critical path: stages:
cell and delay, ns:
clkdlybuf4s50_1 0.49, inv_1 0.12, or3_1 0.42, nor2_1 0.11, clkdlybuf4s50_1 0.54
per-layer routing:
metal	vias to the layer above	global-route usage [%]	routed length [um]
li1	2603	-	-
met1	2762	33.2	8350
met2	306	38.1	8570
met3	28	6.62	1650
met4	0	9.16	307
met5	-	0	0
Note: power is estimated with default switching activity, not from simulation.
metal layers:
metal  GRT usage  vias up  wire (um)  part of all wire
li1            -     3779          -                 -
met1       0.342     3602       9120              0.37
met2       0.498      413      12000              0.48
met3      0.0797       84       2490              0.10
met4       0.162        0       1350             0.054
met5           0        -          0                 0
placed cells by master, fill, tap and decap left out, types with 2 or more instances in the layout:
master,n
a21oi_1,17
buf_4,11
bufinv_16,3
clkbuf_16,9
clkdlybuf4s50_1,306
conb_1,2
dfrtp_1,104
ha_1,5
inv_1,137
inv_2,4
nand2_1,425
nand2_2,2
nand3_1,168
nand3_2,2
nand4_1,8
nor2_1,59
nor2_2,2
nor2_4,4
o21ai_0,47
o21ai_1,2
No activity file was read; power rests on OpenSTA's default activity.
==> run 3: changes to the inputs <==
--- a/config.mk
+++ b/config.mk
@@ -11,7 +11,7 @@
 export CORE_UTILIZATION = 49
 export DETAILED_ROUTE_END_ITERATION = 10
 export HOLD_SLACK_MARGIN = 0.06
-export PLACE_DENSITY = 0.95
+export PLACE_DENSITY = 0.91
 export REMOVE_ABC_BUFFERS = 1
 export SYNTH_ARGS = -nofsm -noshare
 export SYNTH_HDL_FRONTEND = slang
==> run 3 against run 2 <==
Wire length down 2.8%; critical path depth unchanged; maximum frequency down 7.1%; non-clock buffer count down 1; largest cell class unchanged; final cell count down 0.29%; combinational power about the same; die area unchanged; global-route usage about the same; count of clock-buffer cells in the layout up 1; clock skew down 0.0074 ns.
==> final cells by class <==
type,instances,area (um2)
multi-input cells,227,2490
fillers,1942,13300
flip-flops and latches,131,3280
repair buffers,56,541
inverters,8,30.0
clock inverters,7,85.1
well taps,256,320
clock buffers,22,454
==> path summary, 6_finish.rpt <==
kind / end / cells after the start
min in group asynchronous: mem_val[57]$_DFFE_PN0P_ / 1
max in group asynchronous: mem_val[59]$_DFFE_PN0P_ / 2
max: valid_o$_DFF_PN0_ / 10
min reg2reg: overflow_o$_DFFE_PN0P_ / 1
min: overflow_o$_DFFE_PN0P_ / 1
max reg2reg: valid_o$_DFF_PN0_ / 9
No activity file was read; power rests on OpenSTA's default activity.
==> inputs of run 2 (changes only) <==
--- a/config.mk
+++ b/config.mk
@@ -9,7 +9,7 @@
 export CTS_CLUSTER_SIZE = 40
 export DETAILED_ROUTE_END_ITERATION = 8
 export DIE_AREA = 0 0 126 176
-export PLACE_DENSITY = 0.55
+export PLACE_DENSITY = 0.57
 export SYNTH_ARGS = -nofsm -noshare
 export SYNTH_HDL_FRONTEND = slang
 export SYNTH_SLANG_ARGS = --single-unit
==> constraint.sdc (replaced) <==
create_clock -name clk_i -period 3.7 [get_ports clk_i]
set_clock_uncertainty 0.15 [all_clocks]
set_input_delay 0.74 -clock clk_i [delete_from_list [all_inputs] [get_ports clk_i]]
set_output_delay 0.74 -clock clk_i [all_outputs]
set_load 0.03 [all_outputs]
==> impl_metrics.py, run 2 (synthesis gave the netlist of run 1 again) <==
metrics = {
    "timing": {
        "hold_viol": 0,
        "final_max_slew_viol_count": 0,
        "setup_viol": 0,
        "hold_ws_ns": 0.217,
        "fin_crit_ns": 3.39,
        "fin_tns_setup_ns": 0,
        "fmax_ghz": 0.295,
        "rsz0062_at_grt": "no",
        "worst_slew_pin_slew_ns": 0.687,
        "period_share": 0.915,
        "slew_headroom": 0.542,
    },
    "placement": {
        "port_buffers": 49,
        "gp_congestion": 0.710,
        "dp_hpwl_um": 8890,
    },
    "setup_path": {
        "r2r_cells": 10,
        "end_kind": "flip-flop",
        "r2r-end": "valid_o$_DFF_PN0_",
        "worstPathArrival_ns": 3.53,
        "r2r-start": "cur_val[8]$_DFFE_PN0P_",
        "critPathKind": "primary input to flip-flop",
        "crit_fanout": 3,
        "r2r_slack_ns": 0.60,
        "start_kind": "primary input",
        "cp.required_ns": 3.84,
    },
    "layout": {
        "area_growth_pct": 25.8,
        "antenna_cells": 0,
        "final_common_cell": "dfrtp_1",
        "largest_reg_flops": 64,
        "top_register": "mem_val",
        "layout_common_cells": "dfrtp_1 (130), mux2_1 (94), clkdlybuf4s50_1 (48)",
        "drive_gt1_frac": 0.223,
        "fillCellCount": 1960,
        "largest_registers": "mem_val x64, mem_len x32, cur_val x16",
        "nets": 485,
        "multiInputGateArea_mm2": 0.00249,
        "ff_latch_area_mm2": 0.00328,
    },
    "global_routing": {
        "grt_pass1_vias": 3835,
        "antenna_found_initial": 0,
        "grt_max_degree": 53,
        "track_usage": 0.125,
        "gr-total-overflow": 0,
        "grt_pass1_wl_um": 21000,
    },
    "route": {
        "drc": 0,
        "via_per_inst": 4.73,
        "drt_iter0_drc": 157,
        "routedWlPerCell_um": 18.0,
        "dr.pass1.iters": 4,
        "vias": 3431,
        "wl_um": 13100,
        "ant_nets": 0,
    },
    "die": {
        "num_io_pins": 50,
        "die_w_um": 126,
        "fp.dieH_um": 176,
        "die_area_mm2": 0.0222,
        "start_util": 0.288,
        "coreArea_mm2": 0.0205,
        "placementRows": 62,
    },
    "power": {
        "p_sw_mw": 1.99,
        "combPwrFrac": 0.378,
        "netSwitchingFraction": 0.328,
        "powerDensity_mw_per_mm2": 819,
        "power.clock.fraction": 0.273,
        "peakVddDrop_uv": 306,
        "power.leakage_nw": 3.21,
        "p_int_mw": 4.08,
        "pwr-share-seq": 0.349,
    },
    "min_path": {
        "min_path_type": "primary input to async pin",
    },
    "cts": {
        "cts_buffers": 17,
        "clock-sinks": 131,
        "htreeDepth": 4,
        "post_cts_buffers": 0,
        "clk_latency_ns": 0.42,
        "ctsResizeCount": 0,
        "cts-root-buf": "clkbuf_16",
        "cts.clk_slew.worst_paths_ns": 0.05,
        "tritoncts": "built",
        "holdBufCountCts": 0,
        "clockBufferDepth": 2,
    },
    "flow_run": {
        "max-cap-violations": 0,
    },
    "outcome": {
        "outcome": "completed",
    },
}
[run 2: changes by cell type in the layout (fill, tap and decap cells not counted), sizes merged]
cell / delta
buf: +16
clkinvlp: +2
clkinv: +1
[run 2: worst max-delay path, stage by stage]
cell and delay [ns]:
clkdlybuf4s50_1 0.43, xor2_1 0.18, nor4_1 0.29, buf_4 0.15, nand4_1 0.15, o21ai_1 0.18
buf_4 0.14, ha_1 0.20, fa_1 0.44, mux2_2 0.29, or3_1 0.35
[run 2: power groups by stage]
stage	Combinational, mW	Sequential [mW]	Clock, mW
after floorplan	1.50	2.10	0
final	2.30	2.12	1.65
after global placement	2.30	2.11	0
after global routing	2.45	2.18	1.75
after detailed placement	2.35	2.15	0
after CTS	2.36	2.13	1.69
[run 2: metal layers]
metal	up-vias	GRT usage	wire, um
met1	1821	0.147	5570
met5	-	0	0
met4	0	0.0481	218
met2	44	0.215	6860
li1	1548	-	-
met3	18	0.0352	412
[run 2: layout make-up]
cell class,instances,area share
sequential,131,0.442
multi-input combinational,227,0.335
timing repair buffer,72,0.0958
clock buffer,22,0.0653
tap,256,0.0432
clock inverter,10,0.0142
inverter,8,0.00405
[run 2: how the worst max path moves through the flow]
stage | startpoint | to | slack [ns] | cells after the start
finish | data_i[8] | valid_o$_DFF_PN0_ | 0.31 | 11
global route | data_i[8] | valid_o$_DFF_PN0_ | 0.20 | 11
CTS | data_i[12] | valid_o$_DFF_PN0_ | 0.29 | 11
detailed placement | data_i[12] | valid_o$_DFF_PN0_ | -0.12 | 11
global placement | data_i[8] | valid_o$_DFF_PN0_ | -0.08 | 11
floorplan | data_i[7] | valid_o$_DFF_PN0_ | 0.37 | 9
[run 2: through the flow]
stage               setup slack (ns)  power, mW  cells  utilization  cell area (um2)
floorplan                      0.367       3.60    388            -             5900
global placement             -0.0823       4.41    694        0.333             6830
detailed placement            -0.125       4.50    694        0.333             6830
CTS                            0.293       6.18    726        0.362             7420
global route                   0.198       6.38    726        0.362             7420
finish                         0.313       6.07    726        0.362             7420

○ ○ ○

> [Your task] Wherever the word "decap" appears in a line of the data above, copy that line.

> [Solution to the problem]
placed cells by master, fill, tap and decap left out, types with 2 or more instances in the layout:
[run 2: changes by cell type in the layout (fill, tap and decap cells not counted), sizes merged]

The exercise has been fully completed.